His own picture was staring back at him.
His face—Reid Lawson’s face—gazed placidly from the ID page of the passport. He was at least five years younger, maybe more, in the picture, but there was no denying it. It was him. The name on the passport was Benjamin Cosgrove.
Ben. The same alias he had given Yuri, the first one that had popped into Reid’s head when he needed a fake name, was here on this passport.
How?
He flipped through the pages to see if there were country stamps, and a small folded slip of paper fluttered out. He snatched it up and opened it—it was a handwritten note, and as soon as he saw it he immediately knew that it was Reidigger’s handwriting.
Hey Zero, the note began.
If you’re reading this, it’s because what we did came back to bite us in the ass. I always thought it might, which is why I’ve been carrying this around ever since. And if I’m not reading this over your shoulder right now, well… I hope it was quick. Take the bag and GOOD. Do what you have to do. I should have let you finish it then. I hope you haven’t had to pay for that now. – Alan
Reid read the note a second and then a third time. What did that mean, “what we did”? What was it that he had to do? Obviously he—as Kent Steele—was onto something. He had arrested the sheikh. He’d learned of the plot, and maybe even about Amun. But what did he know then that he didn’t know now? He desperately wished that Reidigger was still alive to tell him something more, give him some sort of clue as to what he was supposed to do next.
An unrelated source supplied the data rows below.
## CONV
module CONV(
	input			clk,               
	input			reset,             
	output reg		busy,	            
	input			ready,	            
	output reg[11:0]	iaddr,            
	input signed[19:0]	idata,            
	output reg 	     cwr,              
	output reg[11:0] 	caddr_wr,         
	output reg[19:0] 	cdata_wr,         
	output reg	 crd,               
	output reg[11:0]	caddr_rd,         
	input	[19:0]		cdata_rd,         
	output reg[2:0] 	csel              
);
Size in the first run: ~2900 cells after synthesis, ~180 flip-flops, about 110 I/O pins, roughly 26000 µm² of cells after synthesis.
clock: 4.98 ns
lec_check: 0
cap_margin: 20
core_aspect_ratio: 0.5
core_margin: 2
core_utilization: 72
cts_cluster_diameter: 391
cts_cluster_size: 97
place_density: 0.38
slew_margin: 20
tns_end_percent: 10
run.sh (not shown) runs the stock make flow with config.mk's settings and CLKGATE_MAP_FILE=.
The first run completed, yet does not pass: setup timing.
Edit:
Settings changed: CORE_ASPECT_RATIO 0.5 to unset, CTS_CLUSTER_DIAMETER 391 to unset, CTS_CLUSTER_SIZE 97 to unset, PLACE_DENSITY 0.38 to unset, SETUP_SLACK_MARGIN set to 1.62, TNS_END_PERCENT 10 to unset.
Clock period 4.98 ns to 5.58 ns, I/O delays scaled along.
Effect:
- The new run stopped in global routing (5_1_grt)
- synthesized cell count stays the same
- die size stays flat
- synthesized area stays the same
Edit:
Settings changed: CORE_UTILIZATION 72 to 65, SETUP_SLACK_MARGIN 1.62 to unset.
With this change the flow finished but fails on setup timing.
Die size rose by 11%.
Synthesized area stays the same.
Synthesized cell count stays the same.
Edit:
Settings changed: CORE_UTILIZATION 65 to 30.
Clock period 5.58 ns to 8.79 ns, I/O delays scaled along.
Now the flow passed the timing, DRC and antenna checks.
Sequential power decreases by 33%.
Setup slack improves by 2700 ps.
First-iteration DRC count decreases by 35%.
Wire length decreases by 9.6%.
Edit:
Settings changed: CORE_UTILIZATION 30 to 72, CTS_CLUSTER_SIZE set to 100, TNS_END_PERCENT set to 5.
Clock period 8.79 ns to 5.0 ns, I/O delays scaled along.
After rerunning:
- This time the run finished but fails on setup timing
- power is higher by 110%
- worst hold slack improves by 12 ps
- routed wire length is higher by 16%
- design area is higher by 5.5%
- clock-buffer cell count is unchanged
- critical path depth is lower by 2

========
Setup of run 1:
Starting RTL as in the previous note.
clock: 8.63 ns
lec_check: 0
cap_margin: 40
core_aspect_ratio: 0.9
core_margin: 8
core_utilization: 22
cts_cluster_diameter: 241
cts_cluster_size: 67
gpl_routability_driven: 0
gpl_timing_driven: 1
max_routing_layer: met5
min_routing_layer: met2
place_density: 0.51
slew_margin: 30
tns_end_percent: 5
Run 1: flow complete, layout not clean; failing: design-rule violations
Edits applied to the flow inputs when going from run 1 to run 2:
- CAP_MARGIN now 20, was 40
- MIN_ROUTING_LAYER no longer set, was met2
- CTS_CLUSTER_DIAMETER now 369, was 241
- CTS_CLUSTER_SIZE now 98, was 67
- CORE_ASPECT_RATIO now 0.5, was 0.9
- GPL_TIMING_DRIVEN no longer set, was 1
- MAX_ROUTING_LAYER now met4, was met5
- SLEW_MARGIN now 20, was 30
- SETUP_SLACK_MARGIN now 0.3, previously not set
## What came out
Per the final summary, run 2 finished and its layout is clean on timing, DRC and antenna. Higher power consumed by the clock network among run 1 and run 2: run 2. The final reports for run 2 and run 1 show minimum clock period lower in the former. Summary of run 2 over run 1: combinational power comparable; number of non-clock buffers now smaller; worst hold slack now larger; share of synthesized area spent on multiplexers comparable. From run 2 to run 1, synthesized cell count did not move at all. Compared run 1 against run 2; total cell area at the placement stage within noise. Compared with run 1, run 2 shows a higher critical path depth.

========
willow:
Starting RTL as in the previous note.
clock: 4.43 ns
lec_check: 0
cap_margin: 5
core_aspect_ratio: 0.72
core_margin: 2
core_utilization: 70
cts_cluster_size: 37
hold_slack_margin: 0.3
setup_slack_margin: 1.29
slew_margin: 20
willow: aborted in 5_1_grt (tool error)
## Diff of input files: ember against willow
Settings: swapping 70 for 72 in CORE_UTILIZATION; clearing SETUP_SLACK_MARGIN, which used to be 1.29; swapping 4.43 for 6.6 in the clock period (ns, I/O delays scaled along).
Notes after the runs:
Ran to the end and failed final checks on setup timing: ember.
Cmp ember vs willow: floorplan utilization higher in ember
willow -> ember: depth of the CTS H-tree delta 0, exact match
~same fraction of synthesized cell area in xor and xnor cells in willow and ember
Summary of ember over willow: total of cells resized after clock tree synthesis went down 120; mux share of post-synthesis cell area neither gained nor lost much; die area now sits lower; global placer's final weighted congestion went up 4.9%.
## Diff of input files: yarrow against ember
Settings: swapping 5 for 20 in CAP_MARGIN; clearing CORE_ASPECT_RATIO, which used to be 0.72; swapping 72 for 40 in CORE_UTILIZATION; clearing HOLD_SLACK_MARGIN, which used to be 0.3; clearing CTS_CLUSTER_SIZE, which used to be 37; swapping 6.6 for 8.0 in the clock period (ns, I/O delays scaled along).
==> comparison <==
Every stage of the flow completed for yarrow, and the final layout passed the timing, DRC and antenna checks. Summary of the comparison: flop-to-flop setup slack is higher in yarrow, relative to ember. Compared with ember, yarrow shows a lower hold slack. Time the final worst path needs with I/O delays and setup, yarrow and ember: lower on yarrow.
> inputs changed (yarrow -> delta)
Settings: CORE_UTILIZATION changed from 40 to 41; CELL_PAD_IN_SITES_DETAIL_PLACEMENT newly set to 2; ABC_AREA newly set to 1; CORE_ASPECT_RATIO newly set to 1.32; GPL_TIMING_DRIVEN newly set to 0; MAX_ROUTING_LAYER newly set to met4; GPL_ROUTABILITY_DRIVEN newly set to 1; MIN_ROUTING_LAYER newly set to met2; SLEW_MARGIN changed from 20 to 40; CAP_MARGIN changed from 20 to 40; TNS_END_PERCENT newly set to 95; CTS_CLUSTER_DIAMETER newly set to 338; CTS_CLUSTER_SIZE newly set to 67.
==> comparison <==
Seen in the log of delta: GRT-0116 during 5_1_grt, after which the run never completed.
When delta is set beside yarrow, its post-synth area from yosys stat turns out to be 4.3% larger.
Going from yarrow to delta, the quantity of gates resized following cts was found to have gone up by 99.
delta vs yarrow: number of different library cells in the post-synthesis netlist down by more than 10%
Maybe he had. Reidigger was smart.
If Alan had thought for a second that something would happen to him and Kent would come back to find this, he would have known that a vague note wouldn’t suffice. He had to have given Reid something more to go on.
He stuck the note and the passport back into the bag, and for good measure, he shook out Reidigger’s fake passport as well. Sure enough, something fell out of his, too. It was a photograph, a folded four-by-six, the edges worn and the center crease white from being folded and unfolded dozens of times. It was a picture of the two of them, him and Reidigger, smiling and standing in front of an ornate fountain.
Why did Reidigger have this? He always was the sentimental type—the kind of guy that would break protocol for a picture. Or risk blowing his own cover to sneak into a friend’s wedding.
No, he decided, it was more than that. There had to be a stronger motive for Alan to have kept this particular picture and left that particular note. He scrutinized it, looking past the faces…
I know this place. The Fontana delle Tartarughe—the Turtle Fountain, in the Piazza Mattei. The Sant’Angelo district of Rome, Italy.
He knew it—he knew it as Professor Reid Lawson, since it was a famous Renaissance-era fountain built by architect Giacomo della Porta—but it was more than that. He knew it as Kent Steele. He had been there, which was obvious from the photograph, but the place held a greater significance.
This was a meeting place. If anyone had to go dark, we would reconvene here. A vision flashed through his mind of four people—himself, Reidigger, a younger man with a cocky smile, and the mysterious woman, the gray-eyed Johansson. They had reconned the area. Determined it was a good place for a safe house. There was an apartment building just off the plaza. It’s quiet there, not much foot traffic. A good place to lay low.
He folded the picture again, stuck it in the passport, and tucked it back into the bug-out bag. He replaced the floorboard and pulled the chaise back into position, and then slung one strap of the bag over a shoulder.
“I’m sorry,” he murmured to Reidigger’s body. “I don’t know what we did, but I’m certain you didn’t deserve this. I’m going to find out. And I’m going to make it right.”
He pulled the broken door closed as best he could, and then hurried down the steel stairs to the street level. Zurich Hauptbahnhof, the city’s central train station, was a short walk away. And then he’d be on his way to Rome.
The photograph had to be more than just nostalgia, Reid decided. It was a compass. He didn’t know what he might find there, but Reidigger wanted him to follow it.